The batter system implemented on the rover should be able to power it and all necessary functions for an operational time that suites its environment. The loads given will be the motor controller and the four corresponding motors, these require 12V and can theoretically pull as much as an amp. The other major load on the batter is the mini-pc which operates at 12V and can require as much as four amps.
When selecting the batter we looked at the area that was going to be its operating space which is third floor Kretchmar. With this in mind the run time we wanted was set for an hour. Taking some measurements of the motors under a simulated load that would be similar to that of the assembled rover each motor drew around .2 amps and the with the possible draw from the computer estimated at 3 amps we decided that the 4000mah 3s lipo battery that robotics club already had was sufficient for starting out but if needed could be upgraded in the future.
There are multiple ways that one can go about upgrading the battery. Probably the easiest would be to just acquire a larger amp-hour capacity 3s pack, certain ones on the market can go as high as 10,000mAh, although the higher you co in amp-hour rating they tend to get expensive quite quickly. Another option would be to go from our current 3s battery to a 4s configuration. The actual process of upgrading is not quite as simple as just plugging the 4s battery in though. To start with the voltage for 4s lipo packs when fully charged is 16.8V. This increase in voltage would require two modifications. Firstly when upgrading, the boost converter will need to be adjusted for the higher voltage so that it will achieve a full charge. Secondly the motor drivers are only rated to 15V, to deal with this we would need a buck converter after the voltage/current meter downconverting the voltage to the desired voltage. It would also be possible to use a 5s lipo battery in the system, this would require a change in the voltage/current sensor along with the changes that come with upgrading to a 4s pack, the bms would not require any modifications as it is rated up to 5s battery packs.

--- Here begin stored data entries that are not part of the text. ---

<file path="config.mk">
export PLATFORM = sky130hd
export DESIGN_NAME = io_channel_unit
export DESIGN_NICKNAME = d
export VERILOG_FILES = /design/src/rtl/io_channel_unit.sv
export SDC_FILE = /design/constraint.sdc
export NUM_CORES = 1
export LEC_CHECK = 0
export ABC_AREA = 1
export BUFFER_PORTS_ARGS = -buffer_cell sky130_fd_sc_hd__buf_4
export CAP_MARGIN = 20
export CORE_UTILIZATION = 31
export DETAILED_ROUTE_END_ITERATION = 6
export GPL_ROUTABILITY_DRIVEN = 0
export GPL_TIMING_DRIVEN = 0
export HOLD_SLACK_MARGIN = 0.05
export PLACE_DENSITY = 0.51
export SYNTH_ARGS = -nofsm -noshare
export SYNTH_HDL_FRONTEND = slang
export SYNTH_SLANG_ARGS = --single-unit
export TNS_END_PERCENT = 30
</file>
<file path="constraint.sdc">
create_clock -name clock -period 3.9 [get_ports clock]
set_input_delay 0.39 -clock clock [delete_from_list [all_inputs] [get_ports clock]]
set_output_delay 0.39 -clock clock [all_outputs]
set_load 0.05 [all_outputs]
</file>
===== src/rtl/audio_pkg.sv =====
// Shared constants and helpers for the audio DAC buffer slice.
package audio_pkg;

  // Default sample width: left channel in [31:16], right channel in [15:0].
  localparam int unsigned AudioWidth    = 32;
  localparam int unsigned AudioDepth    = 16;
  localparam int unsigned AudioAemptyTh = 4;

  // Value played when the codec asks for a sample and none is buffered.
  localparam logic [AudioWidth-1:0] MuteSample = '0;

  // Occupancy counters must represent 0..depth inclusive.
  function automatic int unsigned level_width(input int unsigned depth);
    return $clog2(depth) + 1;
  endfunction

endpackage


===== src/rtl/audio_dac_buffer_if.sv =====
// Producer-side sample stream into the audio DAC buffer (valid/ready handshake).
interface audio_dac_buffer_if #(
  parameter int unsigned WIDTH = audio_pkg::AudioWidth
);

  logic [WIDTH-1:0] s_data;
  logic             s_valid;
  logic             s_ready;

  // Producer side.
  modport master (
    output s_data,
    output s_valid,
    input  s_ready
  );

  // Buffer side.
  modport slave (
    input  s_data,
    input  s_valid,
    output s_ready
  );

endinterface


===== src/rtl/audio_sync_fifo.sv =====
// Single-clock sample FIFO: storage, wrapping pointers and an exact occupancy count.
// Pushes into a full FIFO and pops from an empty FIFO are ignored; clr wins over both.
module audio_sync_fifo
  import audio_pkg::*;
#(
  parameter int unsigned WIDTH = AudioWidth,
  parameter int unsigned DEPTH = AudioDepth
) (
  input  logic                   clk,
  input  logic                   rst_n,
  input  logic                   clr,
  input  logic                   push,
  input  logic [WIDTH-1:0]       wdata,
  input  logic                   pop,
  output logic [WIDTH-1:0]       rdata,
  output logic [$clog2(DEPTH):0] level,
  output logic [$clog2(DEPTH):0] level_next,
  output logic                   empty
);

  localparam int unsigned PtrW = $clog2(DEPTH);
  localparam int unsigned LvlW = level_width(DEPTH);
  localparam logic [LvlW-1:0] LvlFull = LvlW'(DEPTH);

  logic [WIDTH-1:0] mem_q [DEPTH];
  logic [PtrW-1:0]  wr_ptr_q, wr_ptr_d;
  logic [PtrW-1:0]  rd_ptr_q, rd_ptr_d;
  logic [LvlW-1:0]  level_q, level_d;
  logic             full;
  logic             push_ok;
  logic             pop_ok;

  assign full    = (level_q == LvlFull);
  assign empty   = (level_q == '0);
  assign push_ok = push && !full && !clr;
  assign pop_ok  = pop && !empty && !clr;

  // Next-state pointers and level; pointers wrap naturally since DEPTH is a power of 2,
  // and the separate level counter keeps full and empty distinct.
  always_comb begin
    wr_ptr_d = wr_ptr_q;
    rd_ptr_d = rd_ptr_q;
    level_d  = level_q;
    if (clr) begin
      wr_ptr_d = '0;
      rd_ptr_d = '0;
      level_d  = '0;
    end else begin
      if (push_ok) begin
        wr_ptr_d = wr_ptr_q + PtrW'(1);
      end
      if (pop_ok) begin
        rd_ptr_d = rd_ptr_q + PtrW'(1);
      end
      if (push_ok && !pop_ok) begin
        level_d = level_q + LvlW'(1);
      end else if (pop_ok && !push_ok) begin
        level_d = level_q - LvlW'(1);
      end
    end
  end

  // Pointer and level registers.
  always_ff @(posedge clk or negedge rst_n) begin
    if (!rst_n) begin
      wr_ptr_q <= '0;
      rd_ptr_q <= '0;
      level_q  <= '0;
    end else begin
      wr_ptr_q <= wr_ptr_d;
      rd_ptr_q <= rd_ptr_d;
      level_q  <= level_d;
    end
  end

  // Sample storage; contents need no reset because level guards every read.
  always_ff @(posedge clk) begin
    if (push_ok) begin
      mem_q[wr_ptr_q] <= wdata;
    end
  end

  assign rdata      = mem_q[rd_ptr_q];
  assign level      = level_q;
  assign level_next = level_d;

endmodule


===== src/rtl/audio_dac_buffer.sv =====
// Audio DAC sample buffer: FIFO between a sample producer and a codec transceiver that
// pulls one sample per dac_req into a held output register.
// Build option: define AUDIO_DAC_BUF_REPEAT_EN to replay the last popped sample on
// underrun instead of outputting mute.
module audio_dac_buffer
  import audio_pkg::*;
#(
  parameter int unsigned WIDTH     = AudioWidth,
  parameter int unsigned DEPTH     = AudioDepth,
  parameter int unsigned AEMPTY_TH = AudioAemptyTh
) (
  input  logic                     clk,
  input  logic                     rst_n,
  input  logic                     flush,
  audio_dac_buffer_if.slave        s_if,
  input  logic                     dac_req,
  output logic [WIDTH-1:0]         dac_data,
  output logic [$clog2(DEPTH):0]   level,
  output logic                     almost_empty,
  output logic                     underrun
);

  localparam int unsigned LvlW = level_width(DEPTH);

  logic             push;
  logic             pop;
  logic             fifo_empty;
  logic [WIDTH-1:0] fifo_rdata;
  logic [WIDTH-1:0] underrun_val;
  logic [LvlW-1:0]  fifo_level;
  logic [LvlW-1:0]  level_d;

  logic             ready_q, ready_d;
  logic [WIDTH-1:0] dac_data_q, dac_data_d;
  logic             underrun_q, underrun_d;
  logic             almost_empty_q, almost_empty_d;

  // ready_q is low in reset and rises on the first clock after release; flush gates it
  // combinationally so nothing is accepted in the flush cycle.
  assign s_if.s_ready = ready_q && !flush;
  assign push         = s_if.s_valid && s_if.s_ready;
  assign pop          = dac_req && !flush && !fifo_empty;

`ifdef AUDIO_DAC_BUF_REPEAT_EN
  // dac_data only changes on pop, underrun or flush, so it always holds the last sample played.
  assign underrun_val = dac_data_q;
`else
  assign underrun_val = WIDTH'(MuteSample);
`endif

  audio_sync_fifo #(
    .WIDTH (WIDTH),
    .DEPTH (DEPTH)
  ) u_fifo (
    .clk        (clk),
    .rst_n      (rst_n),
    .clr        (flush),
    .push       (push),
    .wdata      (s_if.s_data),
    .pop        (pop),
    .rdata      (fifo_rdata),
    .level      (fifo_level),
    .level_next (level_d),
    .empty      (fifo_empty)
  );

  // Next-state output register, underrun pulse and level-derived flags.
  always_comb begin
    dac_data_d     = dac_data_q;
    underrun_d     = 1'b0;
    ready_d        = (level_d != LvlW'(DEPTH));
    almost_empty_d = (level_d <= LvlW'(AEMPTY_TH));
    if (flush) begin
      dac_data_d = '0;
    end else if (dac_req) begin
      if (fifo_empty) begin
        // A same-cycle push does not bypass: the request still sees an empty buffer.
        underrun_d = 1'b1;
        dac_data_d = underrun_val;
      end else begin
        dac_data_d = fifo_rdata;
      end
    end
  end

  // Output and status registers.
  always_ff @(posedge clk or negedge rst_n) begin
    if (!rst_n) begin
      ready_q        <= 1'b0;
      dac_data_q     <= '0;
      underrun_q     <= 1'b0;
      almost_empty_q <= 1'b1;
    end else begin
      ready_q        <= ready_d;
      dac_data_q     <= dac_data_d;
      underrun_q     <= underrun_d;
      almost_empty_q <= almost_empty_d;
    end
  end

  assign dac_data     = dac_data_q;
  assign level        = fifo_level;
  assign almost_empty = almost_empty_q;
  assign underrun     = underrun_q;

endmodule


===== src/flat_wrapper.sv =====
// flat-port wrapper written by rule: the top's interface ports become plain ports
module audio_dac_buffer_flat import audio_pkg::*;
#(
  parameter int unsigned WIDTH     = AudioWidth,
  parameter int unsigned DEPTH     = AudioDepth,
  parameter int unsigned AEMPTY_TH = AudioAemptyTh
)
  (clk, rst_n, flush, dac_req, dac_data, level, almost_empty, underrun, s_if_s_data, s_if_s_valid, s_if_s_ready);
  audio_dac_buffer_if #(.WIDTH(WIDTH)) s_if_i ();
  input  logic clk;
  input  logic rst_n;
  input  logic flush;
  input  logic dac_req;
  output logic [WIDTH-1:0] dac_data;
  output logic [$clog2(DEPTH):0] level;
  output logic almost_empty;
  output logic underrun;
  input wire logic [$bits(s_if_i.s_data)-1:0] s_if_s_data;
  input wire logic [$bits(s_if_i.s_valid)-1:0] s_if_s_valid;
  output wire logic [$bits(s_if_i.s_ready)-1:0] s_if_s_ready;
  assign s_if_i.s_data = s_if_s_data;
  assign s_if_i.s_valid = s_if_s_valid;
  assign s_if_s_ready = s_if_i.s_ready;
  audio_dac_buffer #(.WIDTH(WIDTH), .DEPTH(DEPTH), .AEMPTY_TH(AEMPTY_TH)) u_core (.clk(clk), .rst_n(rst_n), .flush(flush), .s_if(s_if_i), .dac_req(dac_req), .dac_data(dac_data), .level(level), .almost_empty(almost_empty), .underrun(underrun));
endmodule

===== config.mk =====
export PLATFORM = sky130hd
export DESIGN_NAME = audio_dac_buffer_flat
export DESIGN_NICKNAME = d
export VERILOG_FILES = /design/src/rtl/audio_pkg.sv /design/src/rtl/audio_dac_buffer_if.sv /design/src/rtl/audio_sync_fifo.sv /design/src/rtl/audio_dac_buffer.sv /design/src/flat_wrapper.sv
export SDC_FILE = /design/constraint.sdc
export NUM_CORES = 1
export LEC_CHECK = 0
export ABC_AREA = 1
export BUFFER_PORTS_ARGS = -buffer_cell sky130_fd_sc_hd__buf_2
export CAP_MARGIN = 25
export CELL_PAD_IN_SITES_DETAIL_PLACEMENT = 1
export CELL_PAD_IN_SITES_GLOBAL_PLACEMENT = 2
export CORE_ASPECT_RATIO = 0.6
export CORE_MARGIN = 4
export CORE_UTILIZATION = 39
export DETAILED_ROUTE_END_ITERATION = 8
export MAX_ROUTING_LAYER = met4
export PLACE_DENSITY = 0.81
export SYNTH_ARGS = -nofsm -noshare
export SYNTH_HDL_FRONTEND = slang
export SYNTH_SLANG_ARGS = --single-unit

===== constraint.sdc =====
create_clock -name clk -period 3 [get_ports clk]
set_clock_uncertainty 0.2 [all_clocks]
set_input_delay 0.45 -clock clk [delete_from_list [all_inputs] [get_ports clk]]
set_output_delay 0.45 -clock clk [all_outputs]
set_load 0.05 [all_outputs]
`src/rtl/mem_arb_pkg.sv`:
```
// Shared types and constants for the unified-memory port arbiter.
//   state_t  : arbiter FSM states (IDLE, BUSY_I, BUSY_D)
//   owner_t  : which port a grant goes to (OWN_I, OWN_D)
//   BE_ALL   : full byte-enable mask at the default data width
//   AW_DEF / DW_DEF : default address / data widths
//   STREAK_W : width of the fetch-starvation streak counter (holds 0..15)
package mem_arb_pkg;

  localparam int AW_DEF   = 32;
  localparam int DW_DEF   = 32;
  localparam int STREAK_W = 4;

  localparam logic [DW_DEF/8-1:0] BE_ALL = '1;

  typedef enum logic [1:0] {
    IDLE   = 2'd0,
    BUSY_I = 2'd1,
    BUSY_D = 2'd2
  } state_t;

  typedef enum logic {
    OWN_I = 1'b0,
    OWN_D = 1'b1
  } owner_t;

endpackage

```
`src/rtl/arb_pick.sv`:
```
// Combinational grant decision for the memory port arbiter.
//   i_req, d_req   : raw port requests
//   excl_i, excl_d : port being acked this cycle; its request is treated as done
//   streak         : consecutive D grants issued while a fetch was waiting
//   gnt_vld        : some candidate exists
//   gnt_own        : winning port (meaningful only when gnt_vld = 1)
//   i_cand         : fetch is a live candidate this cycle (drives streak update)
module arb_pick
  import mem_arb_pkg::*;
#(
  parameter int STARVE_LIM = 4
) (
  input  logic                i_req,
  input  logic                d_req,
  input  logic                excl_i,
  input  logic                excl_d,
  input  logic [STREAK_W-1:0] streak,
  output logic                gnt_vld,
  output owner_t              gnt_own,
  output logic                i_cand
);

  logic d_cand;
  logic starved;

  always_comb begin
    i_cand  = i_req & ~excl_i;
    d_cand  = d_req & ~excl_d;
    starved = i_cand && (streak == STREAK_W'(STARVE_LIM));
    gnt_vld = i_cand | d_cand;
    // Data has priority unless fetch has waited out its streak allowance.
    gnt_own = (d_cand && !starved) ? OWN_D : OWN_I;
  end

endmodule

```
`src/rtl/mem_port_arbiter.sv`:
```
// Arbitrates the single-ported unified memory between the instruction-fetch
// (I) port and the data-access (D) port. One request is latched at grant and
// held on the mem_* bus until mem_rdy; the owning port then gets a
// combinational ack with mem_rdata passed straight through.
//   clk, rst_n            : clock, asynchronous active-low reset
//   i_req/i_addr          : fetch request, held until i_ack
//   i_ack/i_rdata         : fetch completion strobe and data (0 when not acked)
//   d_req/d_we/d_addr/d_wdata/d_be : data request, held until d_ack
//   d_ack/d_rdata         : data completion strobe and data (0 when not acked)
//   mem_req/mem_we/mem_addr/mem_wdata/mem_be : memory access, stable per access
//   mem_rdy/mem_rdata     : memory completion and read data
module mem_port_arbiter
  import mem_arb_pkg::*;
#(
  parameter int AW         = AW_DEF,
  parameter int DW         = DW_DEF,
  parameter int STARVE_LIM = 4
) (
  input  logic            clk,
  input  logic            rst_n,
  input  logic            i_req,
  input  logic [AW-1:0]   i_addr,
  output logic            i_ack,
  output logic [DW-1:0]   i_rdata,
  input  logic            d_req,
  input  logic            d_we,
  input  logic [AW-1:0]   d_addr,
  input  logic [DW-1:0]   d_wdata,
  input  logic [DW/8-1:0] d_be,
  output logic            d_ack,
  output logic [DW-1:0]   d_rdata,
  output logic            mem_req,
  output logic            mem_we,
  output logic [AW-1:0]   mem_addr,
  output logic [DW-1:0]   mem_wdata,
  output logic [DW/8-1:0] mem_be,
  input  logic            mem_rdy,
  input  logic [DW-1:0]   mem_rdata
);

  localparam int BW = DW / 8;

  state_t              state;
  logic [STREAK_W-1:0] streak;
  logic                lat_we;
  logic [AW-1:0]       lat_addr;
  logic [DW-1:0]       lat_wdata;
  logic [BW-1:0]       lat_be;

  logic                done;
  logic                i_done;
  logic                d_done;
  logic                decide;
  logic                gnt_vld;
  owner_t              gnt_own;
  logic                i_cand;
  logic [STREAK_W-1:0] streak_inc;

  // mem_rdy only counts while an access is outstanding; in IDLE it is ignored.
  assign done   = (state != IDLE) && mem_rdy;
  assign i_done = done && (state == BUSY_I);
  assign d_done = done && (state == BUSY_D);
  // Re-arbitrating on the completion cycle gives the zero-bubble handover.
  assign decide = (state == IDLE) || done;

  assign streak_inc = (streak == STREAK_W'(STARVE_LIM)) ? streak : streak + 1'b1;

  arb_pick #(
    .STARVE_LIM(STARVE_LIM)
  ) u_pick (
    .i_req  (i_req),
    .d_req  (d_req),
    .excl_i (i_done),
    .excl_d (d_done),
    .streak (streak),
    .gnt_vld(gnt_vld),
    .gnt_own(gnt_own),
    .i_cand (i_cand)
  );

  // FSM, request latch and streak counter.
  always_ff @(posedge clk or negedge rst_n) begin
    if (!rst_n) begin
      state     <= IDLE;
      streak    <= '0;
      lat_we    <= 1'b0;
      lat_addr  <= '0;
      lat_wdata <= '0;
      lat_be    <= '0;
    end else if (decide) begin
      if (!gnt_vld) begin
        state <= IDLE;
      end else if (gnt_own == OWN_D) begin
        state     <= BUSY_D;
        lat_we    <= d_we;
        lat_addr  <= d_addr;
        lat_wdata <= d_wdata;
        lat_be    <= d_be;
        // Only D grants that bypass a waiting fetch count toward starvation.
        streak    <= i_cand ? streak_inc : '0;
      end else begin
        state     <= BUSY_I;
        lat_we    <= 1'b0;
        lat_addr  <= i_addr;
        lat_wdata <= '0;
        lat_be    <= '1;
        streak    <= '0;
      end
    end
  end

  // Memory side comes straight from registers, so it is glitch-free per access.
  assign mem_req   = (state != IDLE);
  assign mem_we    = lat_we;
  assign mem_addr  = lat_addr;
  assign mem_wdata = lat_wdata;
  assign mem_be    = lat_be;

  assign i_ack   = i_done;
  assign d_ack   = d_done;
  assign i_rdata = i_done ? mem_rdata : '0;
  assign d_rdata = d_done ? mem_rdata : '0;

endmodule

```
`config.mk`:
```
export PLATFORM = sky130hd
export DESIGN_NAME = mem_port_arbiter
export DESIGN_NICKNAME = d
export VERILOG_FILES = /design/src/rtl/mem_arb_pkg.sv /design/src/rtl/arb_pick.sv /design/src/rtl/mem_port_arbiter.sv
export SDC_FILE = /design/constraint.sdc
export NUM_CORES = 1
export LEC_CHECK = 0
export ABC_AREA = 1
export ABC_CLOCK_PERIOD_IN_PS = 2000
export CORE_MARGIN = 4
export CORE_UTILIZATION = 35
export DETAILED_ROUTE_END_ITERATION = 7
export PLACE_DENSITY = 0.91
export SYNTH_ARGS = -nofsm -noshare
export SYNTH_HDL_FRONTEND = slang
export SYNTH_HIERARCHICAL = 1
export SYNTH_SLANG_ARGS = --single-unit
```
`constraint.sdc`:
```
create_clock -name clk -period 2 [get_ports clk]
set_input_delay 0.6 -clock clk [delete_from_list [all_inputs] [get_ports clk]]
set_output_delay 0.6 -clock clk [all_outputs]
set_load 0.05 [all_outputs]
```
==> out/metrics.yaml <==
placed_design:
  hpwl_um: 13000
  gp_congestion: 0.874
  io_buffer_count: 273
  placed_area_sq_mm: 0.00765
yosys:
  ys_warn_count: 6
  synth_area_sq_mm: 0.00374
  syn_avg_cell_area_sq_um: 7.46
  synth-compound-area-share_pct: 0.736
  ys_seq_area_share_pct: 50.2
  synth.distinct_cells: 18
  synth_top_family_by_area: "simple AND/OR/NAND/NOR gates"
  ys_ff_latch: 75
  synthMuxAreaShare_pct: 0
  synthesis.nets: 641
  netlist_instances: 501
  synth_xor_area_share_pct: 0
  synth-simple-area-share_pct: 38.9
  synth_adder_area_share_pct: 0.669
worst_setup_path:
  cp.buffers_inverters: 4
  crit_path_top_delay_cell: "dfrtp_2"
  worst_setup_path_end_kind: "output pin"
  slowest_delay_ps: 440
  path_class: "reg2out"
  crit_cells: 6
  critPathMaxFanout: 8
  rr_endpoint: "mem_wdata[8]$_DFFE_PN0P_"
  r2r_slack_ps: 80
  crit-reg2reg-launch: "state[0]$_DFFE_PN0N_"
  worstPathCellList: "inv_2 -> nor3_4 -> inv_4 -> buf_12 -> nor2_4 -> buf_8"
  start_kind: "register"
  critPathCapture: "d_rdata[21]"
  startpoint: "state[1]$_DFFE_PN0N_"
  crit_family: "buffers and inverters"
  arrival_ps: 1650
  reg2reg_depth: 11
  cp.required_ps: 1400
cts:
  cts.path.max_buffers: 2
  clk_pin_slew_ps: 80
  numCtsBuffers: 9
  cts_htree_levels: 3
  cts_tree: "done"
  clock-sinks: 75
  clockRootBuffer: "clkbuf_8"
  clk_latency_ps: 340
  cts_hold_buf: 0
global_routing:
  grt_use_total_pct: 27.2
  antenna_found_initial: 0
  grt_pass1_vias: 5083
  grt-ovfl-total: 0
  grt_pass1_wl_um: 27100
  grt_max_degree: 50
power_and_ir_drop:
  power_frac_clock_pct: 14.9
  switching_power_uw: 3700
  irDropWorstVdd_uv: 986
  switching_share_pct: 47.2
  seqPwrFrac_pct: 27.6
  p_int_uw: 4140
  p_leak_uw: 0.00378
  combPwrFrac_pct: 57.5
  power.density_mw_per_mm2: 959
min_path:
  hold_class: "in2async"
sta:
  relSlewSlack_pct: 73.4
  max_freq_mhz: 444
  period_minus_slack_ps: 2250
  fin_crit_sh_pct: 113
  fin_skew_ps: 13.3
  hold_slack_ps: 180
  worst_slew_pin_slew_ps: 399
  setup_viol: 66
  maxSlewViolCount: 0
  hold_viol_final: 0
  rsz0062_at_grt: "true"
  finalWorstSetupSlack_ps: -254
cells_and_area:
  fill_cells: 553
  areaGrowthSynthToFinish_pct: 118
  nets: 926
  final_cell_area_sq_mm: 0.00817
  insertedDiodeCount: 0
  fin_util_pct: 78.8
  drive_gt1_share_pct: 34.3
run_status:
  status: "finished with violations"
  violations: "negative setup slack"
floorplan:
  core_area_sq_mm: 0.0104
  die_w_um: 111
  ios: 274
  start_util_pct: 36.1
  row_count: 37
  die_area_sq_mm: 0.0124
  die_h_um: 111
drt:
  routedWlPerCell_um: 20.2
  drc: 0
  vias: 4885
  vias_per_cell: 5.28
  drt_pass1_iterations: 5
  drt_wl_total_um: 18700
  ant_nets: 0
  drt_iter0_markers: 339
run:
  cap_viol_max_count: 0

We wanted the rover to be able to charge within a reasonable amount of time, this was basically defined as four times longer than that of its operational uptime. So with a one hour run time that would mean we have to charge within a 4 hour time span. There are two main options for charging; contact based or wireless. We chose to go the wireless route because dealing with contact point that are on the charging station and also on the robot where you have to provide safeguards against shorting them and other hazards. Wireless has none of that but its downside is how fast you can charge. We acquired a wireless power unit with the transmitter operating on 24V DC and the receiver capable of outputting 13.4V 1.6A DC. The required distance between the two coils of the unit is a minimum of 5mm and around 7mm is where you drop to around 13V 1.5A and then around 10mm it ranges around 12v 1.2a and then drops of significantly after 15mm. With a charge rate of 1.5a we should be able to charge the batter in around 2.6 hours.
Flow of power
From the wall we receive 120V ac and convert to 24 dc which powers the wireless transmitter. The wireless receiver outputs (depending on alignment) 12V 1.5A DC into our boost converter. It gets boosted to 13.5V into the BMS (batter management system). The BMS will prevent overcurrent, over discharge, overcharge, and balance the battery. the output of the battery will be monitored with a power and current monitor which outputs a 5V ADC signal. The monitor then outputs directly to the motor drivers and the 12V regulator. The 12V regulator will output 12V 4A and powers the pc.